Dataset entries
File: config.mk
export PLATFORM = sky130hd
export DESIGN_NAME = button_event
export DESIGN_NICKNAME = d
export VERILOG_FILES = /design/src/rtl/button_event.sv
export SDC_FILE = /design/constraint.sdc
export NUM_CORES = 1
export LEC_CHECK = 0
export CORE_ASPECT_RATIO = 0.6
export CORE_MARGIN = 2
export CORE_UTILIZATION = 50
export CTS_BUF_LIST = sky130_fd_sc_hd__clkbuf_8
export DETAILED_ROUTE_END_ITERATION = 16
export HOLD_SLACK_MARGIN = 0.1
export PLACE_DENSITY = 0.68
export REMOVE_ABC_BUFFERS = 1
export SLEW_MARGIN = 0
export SYNTH_ARGS = -nofsm -noshare
export SYNTH_HDL_FRONTEND = slang
export SYNTH_SLANG_ARGS = --single-unit
File: constraint.sdc
create_clock -name clk_i -period 3.31 [get_ports clk_i]
set_input_delay 0.662 -clock clk_i [delete_from_list [all_inputs] [get_ports clk_i]]
set_output_delay 0.662 -clock clk_i [all_outputs]
set_load 0.01 [all_outputs]
File: src/rtl/button_event.sv
// Classifies a debounced button level into short-press, long-press and
// auto-repeat single-cycle pulses for the downstream control FSM.
module button_event #(
   parameter int unsigned CLK_FREQ  = 25_000_000,
   parameter int unsigned LONG_MS   = 500,
   parameter int unsigned REPEAT_MS = 100,
   parameter bit          REPEAT_EN = 1'b1
) (
   input  logic       clk_i,
   input  logic       rst_ni,
   input  logic       signal_i,
   output logic       held_o,
   output logic       press_o,
   output logic       long_o,
   output logic       repeat_o,
   output logic [1:0] state_o
);

   localparam int unsigned LONG_TICKS   = CLK_FREQ / 1000 * LONG_MS;
   localparam int unsigned REPEAT_TICKS = CLK_FREQ / 1000 * REPEAT_MS;
   localparam int unsigned MAX_TICKS    = (LONG_TICKS > REPEAT_TICKS) ? LONG_TICKS : REPEAT_TICKS;
   localparam int          CNT_W        = $clog2(MAX_TICKS + 1);

   localparam logic [CNT_W-1:0] LONG_LAST   = CNT_W'(LONG_TICKS - 1);
   localparam logic [CNT_W-1:0] REPEAT_LAST = CNT_W'(REPEAT_TICKS - 1);

   if (LONG_TICKS < 2) begin : g_bad_long
      $error("button_event: LONG_TICKS must be at least 2");
   end
   if (REPEAT_TICKS < 1) begin : g_bad_repeat
      $error("button_event: REPEAT_TICKS must be at least 1");
   end

   typedef enum logic [1:0] {
      IDLE    = 2'd0,
      PRESSED = 2'd1,
      LONG    = 2'd2
   } state_t;

   state_t           state;
   logic [CNT_W-1:0] cnt;
   logic             sig_q;

   assign state_o = state;

   // sig_q resets to 1 so a button already held out of reset must be
   // released and pressed again before any event is produced.
   always_ff @(posedge clk_i) begin
      if (!rst_ni) begin
         state    <= IDLE;
         cnt      <= '0;
         sig_q    <= 1'b1;
         held_o   <= 1'b0;
         press_o  <= 1'b0;
         long_o   <= 1'b0;
         repeat_o <= 1'b0;
      end else begin
         sig_q    <= signal_i;
         press_o  <= 1'b0;
         long_o   <= 1'b0;
         repeat_o <= 1'b0;
         case (state)
            IDLE: begin
               if (signal_i && !sig_q) begin
                  state  <= PRESSED;
                  cnt    <= '0;
                  held_o <= 1'b1;
               end
            end
            PRESSED: begin
               // A release on the terminal-count edge still counts as short.
               if (!signal_i) begin
                  state   <= IDLE;
                  cnt     <= '0;
                  held_o  <= 1'b0;
                  press_o <= 1'b1;
               end else if (cnt == LONG_LAST) begin
                  state  <= LONG;
                  cnt    <= '0;
                  long_o <= 1'b1;
               end else begin
                  cnt <= cnt + 1'b1;
               end
            end
            LONG: begin
               if (!signal_i) begin
                  state  <= IDLE;
                  cnt    <= '0;
                  held_o <= 1'b0;
               end else if (REPEAT_EN) begin
                  if (cnt == REPEAT_LAST) begin
                     cnt      <= '0;
                     repeat_o <= 1'b1;
                  end else begin
                     cnt <= cnt + 1'b1;
                  end
               end else begin
                  cnt <= '0;
               end
            end
            default: begin
               state  <= IDLE;
               cnt    <= '0;
               held_o <= 1'b0;
            end
         endcase
      end
   end

endmodule

==> metrics.md <==
| Metric | Value |
|---|---|
| DRT antenna net count | `0` |
| Pleak | `0.583 nW` |
| Post-synth ARST share | `0%` |
| Die Span Y | `49.0 um` |
| Clk sinks | `31` |
| Critical-path top delay cell | `clkdlybuf4s50_1` |
| Hold Path Stages | `2` |
| Reg2reg setup slack | `0.96 ns` |
| Drc violations | `0` |
| CP arrival | `2.63 ns` |
| Setup crit end kind | `flop` |
| First DRT Iteration DRCs | `169` |
| Path depth of the worst reg2reg path | `6` |
| Core area | `0.00324 mm2` |
| DR WL/cell | `15.9 um` |
| Status | `finished, final reports clean` |
| Worst-path cell chain | `clkdlybuf4s50_1 > nand2b_1 > a2111o_1 > nor4b_1 > xnor2_1 > nor2_1` |
| Register area share after synthesis | `36.7%` |
| Kind of critical path | `in -> reg` |
| Register bit total from synthesis | `31` |
| Clk_lat worst skew | `0.27 ns` |
| First-pass GRT wire length | `6760 um` |
| Initial Utilization | `52.1%` |
| Io pins | `9` |
| Ys flop type | `dfxtp_1` |
| Post-layout util | `57.9%` |
| Setup TNS | `0 ns` |
| Synth area leaders | `dfxtp_1 37%, xnor2_1 6.7%, nor2_1 5.8%` |
| Sink of the worst hold path | `state_o[0]` |
| H-tree Lvls | `2` |
| Unrepaired setup endpoints after global routing | `no` |
| Initial antenna violation count | `0` |
| Max-cap violation count | `0` |
| Gr usage total | `22.3%` |
| Syn-to-layout area delta | `11.2%` |
| Critical-path maximum fanout | `7` |
| Die area | `0.00388 mm2` |
| CP Buf/Inv Count | `1` |
| Layout Skew | `0.00505 ns` |
| Slew Viols, Final | `0` |
| Clock slew at reported path FFs | `0.06 ns` |
| Critical Path RT | `3.45 ns` |
| CTS tree | `built` |
| Tcrit/Tclk final | `75.3%` |
| Avg Synthesized Cell Area | `8.41 um2` |
| Final Cell Area | `0.00188 mm2` |
| CTS resizes | `0` |
| FF-to-FF End | `cnt[22]` |
| Die extent in x | `79.1 um` |
| CTS Hold Buffers Added | `0` |
| Synth Instances | `201` |
| Rel. slew slack | `44.6%` |
| Placer Congestion | `0.924` |
| Yosys cell types | `41` |
| Port-buffer cells | `8` |
| Layout cell share with drive strength beyond 1 | `5.69%` |
| Worst ir drop on vdd | `0.288 mV` |
| Post-CTS Setup Inserts | `0` |
| Count leader, synth | `dfxtp_1` |
| Post-layout min period | `2.49 ns` |
| Maximum clock path buffer count | `2` |
| Post-synth EDFFs | `0` |
| Worst Max-Slew Pin Slew | `0.827 ns` |
| Placement Rows | `16` |
| Clock tree root driver cell | `clkbuf_8` |
| RR Startpoint | `cnt[0]` |
| Nets | `219` |
| Pre-Repair DR Iteration Count | `5` |
| Min-Delay Path Class | `reg -> reg` |
| Slowest stage delay, CP | `0.58 ns` |
| Diodes inserted | `0` |
| YS warnings | `0` |
| DR vias | `1592` |
| CP delay by family, top | `simple AND/OR/NAND/NOR gates` |
| Pwr Density | `379 mW/mm2` |
| Avg Vias per Cell | `6.22` |
| Largest net degree at the start of global routing | `18` |
| Hold Startpoint | `state_o[0]` |
| Total wire length | `4060 um` |
| Setup violators final | `0` |
| Placed Area | `0.00181 mm2` |
| Hold Fails Final Rpt | `0` |
| GRT Residual Overflow | `0` |
| Vias in the first global route | `1402` |
| Fmax | `401 MHz` |
| Post-DP HPWL | `3050 um` |
| Synth top cells by count | `31 x dfxtp_1, 26 x nor2_1, 15 x nand2_1, 13 x xnor2_1, 11 x inv_1` |
| Cell taking the most area after synthesis | `dfxtp_1` |
| Clock buffer count from CTS | `5` |
| Total power | `0.712 mW` |
| Share of Yosys cell area claimed by the top area cell type | `36.7%` |
| Cell Area, Synth | `0.00169 mm2` |
| CP Launch Type | `input port` |
layout by cell type, fill, tap and decap left out, types with 2 or more instances in the layout:
cell / count
and4_1: 5
xnor2_1: 13
or2_2: 2
nand2_1: 15
o211ai_1: 7
xor2_1: 4
nor4b_1: 3
clkdlybuf4s50_1: 8
a21oi_1: 6
nand3_1: 10
ha_1: 4
o21ai_0: 4
inv_1: 12
or4b_1: 3
and3_1: 6
o221ai_1: 2
nor2_1: 26
nor4_1: 8
clkbuf_8: 5
nand4_1: 8
dfxtp_1: 31
nand2b_1: 4
a31oi_1: 2
a41oi_1: 2
nor3_1: 5
final cells by class:
type	count	area [um2]
clock inverters	1	3.75
inverters	11	41.3
repair buffers	9	87.6
flip-flops and latches	31	621
clock buffers	5	68.8
multi-input cells	154	1000
well taps	45	56.3
fillers	310	1360
worst max-delay path by stage:
stage / from / end / slack (ns) / depth (start not counted)
after global placement: signal_i / cnt[4] / 0.64 / 6
after CTS: signal_i / cnt[22] / 0.82 / 6
after floorplan: cnt[14] / cnt[10] / 1.34 / 5
after global routing: signal_i / cnt[4] / 0.67 / 6
after detailed placement: signal_i / cnt[4] / 0.63 / 6
final: signal_i / cnt[22] / 0.82 / 6
flip-flops by register name (all words and copies together) (netlist names):
register and count:
cnt 24, state_o 2, held_o 1, long_o 1
press_o 1, repeat_o 1, sig_q 1
through the flow:
| stage | instances | hold WS (ns) | worst slack [ns] |
|---|---|---|---|
| 2_1_floorplan | 196 | 0.458 | 1.34 |
| 3_3_place_gp | 250 | 0.489 | 0.643 |
| 3_5_place_dp | 250 | 0.499 | 0.630 |
| 4_1_cts | 256 | 0.514 | 0.823 |
| 5_1_grt | 256 | 0.557 | 0.675 |
| 6_report | 256 | 0.513 | 0.817 |
logic make-up (layout without fill, tap and decap cells):
| group | count (synthesis) | after routing | synth area share, % |
|---|---|---|---|
| adder cells (fa/ha/maj) | 4 | 4 | 2.96 |
| XOR/XNOR | 17 | 17 | 8.81 |
| AO/OA/AOI/OAI | 30 | 30 | 13.6 |
| AND/OR/NAND/NOR | 103 | 103 | 33.8 |
| flip-flops | 31 | 31 | 36.7 |
| buffers and inverters | 16 | 26 | 4.07 |
layer usage:
| layer | wire (um) | track usage (%) |
|---|---|---|
| met1 | 2060 | 35.2 |
| met3 | 389 | 7.96 |
| met4 | 27 | 2.87 |
| met2 | 1580 | 29.2 |
| met5 | 0 | 0 |
power by group:
group / switching (mW) / total, mW / internal, mW
Combinational: 0.0478 / 0.0711 / 0.0233
Clock: 0.124 / 0.261 / 0.137
Sequential: 0.00275 / 0.380 / 0.377
Total: 0.175 / 0.712 / 0.537
worst register-to-register path: stages (launching register included):
cell      delay, ns
dfxtp_1        0.42
ha_1           0.27
nand4_1        0.26
a2111o_1       0.54
nor4b_1        0.48
xnor2_1        0.19
nor2_1         0.05
(Power assumes the default switching activity.)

= ABOUT THIS EXERCISE =
Keeping every character as it is, restate the lines above that run from the line with "default: begin" through the line with "Ys flop type", both included, and nothing else.

= OUTPUT OF THE EXERCISE =
            default: begin
               state  <= IDLE;
               cnt    <= '0;
               held_o <= 1'b0;
            end
         endcase
      end
   end

endmodule

==> metrics.md <==
| Metric | Value |
|---|---|
| DRT antenna net count | `0` |
| Pleak | `0.583 nW` |
| Post-synth ARST share | `0%` |
| Die Span Y | `49.0 um` |
| Clk sinks | `31` |
| Critical-path top delay cell | `clkdlybuf4s50_1` |
| Hold Path Stages | `2` |
| Reg2reg setup slack | `0.96 ns` |
| Drc violations | `0` |
| CP arrival | `2.63 ns` |
| Setup crit end kind | `flop` |
| First DRT Iteration DRCs | `169` |
| Path depth of the worst reg2reg path | `6` |
| Core area | `0.00324 mm2` |
| DR WL/cell | `15.9 um` |
| Status | `finished, final reports clean` |
| Worst-path cell chain | `clkdlybuf4s50_1 > nand2b_1 > a2111o_1 > nor4b_1 > xnor2_1 > nor2_1` |
| Register area share after synthesis | `36.7%` |
| Kind of critical path | `in -> reg` |
| Register bit total from synthesis | `31` |
| Clk_lat worst skew | `0.27 ns` |
| First-pass GRT wire length | `6760 um` |
| Initial Utilization | `52.1%` |
| Io pins | `9` |
| Ys flop type | `dfxtp_1` |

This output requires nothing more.